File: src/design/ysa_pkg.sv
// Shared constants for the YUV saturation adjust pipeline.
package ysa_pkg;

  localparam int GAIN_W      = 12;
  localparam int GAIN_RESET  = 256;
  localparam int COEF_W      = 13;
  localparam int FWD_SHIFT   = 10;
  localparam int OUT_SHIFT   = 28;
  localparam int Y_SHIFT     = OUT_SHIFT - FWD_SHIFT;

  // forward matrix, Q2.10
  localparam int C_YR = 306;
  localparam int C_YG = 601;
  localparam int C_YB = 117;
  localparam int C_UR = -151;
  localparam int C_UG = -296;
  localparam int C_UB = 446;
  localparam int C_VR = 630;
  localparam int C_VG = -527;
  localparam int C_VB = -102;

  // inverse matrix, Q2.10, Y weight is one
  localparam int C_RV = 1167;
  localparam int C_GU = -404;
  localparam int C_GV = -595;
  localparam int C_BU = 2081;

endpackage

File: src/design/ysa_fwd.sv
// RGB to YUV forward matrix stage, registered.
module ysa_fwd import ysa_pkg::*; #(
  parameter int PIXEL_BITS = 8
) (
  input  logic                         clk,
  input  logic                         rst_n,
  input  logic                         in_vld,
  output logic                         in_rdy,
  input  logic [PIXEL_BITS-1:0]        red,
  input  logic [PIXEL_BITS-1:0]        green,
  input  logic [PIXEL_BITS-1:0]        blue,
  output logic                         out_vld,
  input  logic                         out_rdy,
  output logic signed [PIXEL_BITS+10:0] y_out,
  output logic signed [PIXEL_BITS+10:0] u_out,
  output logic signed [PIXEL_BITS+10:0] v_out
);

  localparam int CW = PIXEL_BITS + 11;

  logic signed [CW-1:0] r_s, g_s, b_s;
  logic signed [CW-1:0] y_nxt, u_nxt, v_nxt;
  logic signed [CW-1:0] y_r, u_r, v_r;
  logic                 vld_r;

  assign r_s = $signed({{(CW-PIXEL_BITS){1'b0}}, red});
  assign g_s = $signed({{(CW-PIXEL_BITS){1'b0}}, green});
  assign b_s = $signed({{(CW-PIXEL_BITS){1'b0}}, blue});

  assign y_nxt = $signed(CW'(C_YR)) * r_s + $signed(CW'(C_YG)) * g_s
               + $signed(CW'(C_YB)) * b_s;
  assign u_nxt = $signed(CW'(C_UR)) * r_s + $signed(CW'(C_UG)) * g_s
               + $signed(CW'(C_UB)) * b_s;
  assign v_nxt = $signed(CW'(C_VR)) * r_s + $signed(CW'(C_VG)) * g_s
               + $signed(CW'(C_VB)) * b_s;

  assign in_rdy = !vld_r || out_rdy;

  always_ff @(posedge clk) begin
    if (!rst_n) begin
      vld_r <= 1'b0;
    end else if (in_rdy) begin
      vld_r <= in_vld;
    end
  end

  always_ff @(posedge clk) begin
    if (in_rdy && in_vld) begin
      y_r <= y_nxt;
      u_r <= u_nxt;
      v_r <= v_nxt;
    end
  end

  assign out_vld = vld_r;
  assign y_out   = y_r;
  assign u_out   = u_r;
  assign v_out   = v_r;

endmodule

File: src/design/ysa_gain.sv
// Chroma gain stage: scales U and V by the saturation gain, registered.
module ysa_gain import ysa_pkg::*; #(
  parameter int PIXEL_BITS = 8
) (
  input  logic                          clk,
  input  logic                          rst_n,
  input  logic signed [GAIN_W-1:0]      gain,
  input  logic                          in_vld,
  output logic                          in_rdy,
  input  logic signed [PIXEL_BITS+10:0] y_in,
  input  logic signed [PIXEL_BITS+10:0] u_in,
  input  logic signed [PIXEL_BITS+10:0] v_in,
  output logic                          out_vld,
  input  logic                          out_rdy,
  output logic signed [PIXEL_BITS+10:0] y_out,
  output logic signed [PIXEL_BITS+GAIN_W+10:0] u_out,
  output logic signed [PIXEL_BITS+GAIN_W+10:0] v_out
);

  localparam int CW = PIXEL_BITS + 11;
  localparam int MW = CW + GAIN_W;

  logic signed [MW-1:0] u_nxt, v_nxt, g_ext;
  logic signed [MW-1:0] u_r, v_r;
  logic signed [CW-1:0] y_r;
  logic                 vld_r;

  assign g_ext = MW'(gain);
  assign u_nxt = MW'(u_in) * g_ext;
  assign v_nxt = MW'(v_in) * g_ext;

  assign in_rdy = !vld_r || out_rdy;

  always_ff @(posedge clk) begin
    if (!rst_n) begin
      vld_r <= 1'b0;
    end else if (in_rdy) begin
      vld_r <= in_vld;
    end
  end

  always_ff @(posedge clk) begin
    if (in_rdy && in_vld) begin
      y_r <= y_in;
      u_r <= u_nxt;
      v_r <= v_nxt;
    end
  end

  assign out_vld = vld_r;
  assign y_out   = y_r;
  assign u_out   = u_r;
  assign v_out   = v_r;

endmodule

> Exercise
Every line from the one containing "localparam int MW = CW + GAIN_W;" through the last line of the entries above must be output exactly. Leave the rest out.

> Problem solution
  localparam int MW = CW + GAIN_W;

  logic signed [MW-1:0] u_nxt, v_nxt, g_ext;
  logic signed [MW-1:0] u_r, v_r;
  logic signed [CW-1:0] y_r;
  logic                 vld_r;

  assign g_ext = MW'(gain);
  assign u_nxt = MW'(u_in) * g_ext;
  assign v_nxt = MW'(v_in) * g_ext;

  assign in_rdy = !vld_r || out_rdy;

  always_ff @(posedge clk) begin
    if (!rst_n) begin
      vld_r <= 1'b0;
    end else if (in_rdy) begin
      vld_r <= in_vld;
    end
  end

  always_ff @(posedge clk) begin
    if (in_rdy && in_vld) begin
      y_r <= y_in;
      u_r <= u_nxt;
      v_r <= v_nxt;
    end
  end

  assign out_vld = vld_r;
  assign y_out   = y_r;
  assign u_out   = u_r;
  assign v_out   = v_r;

endmodule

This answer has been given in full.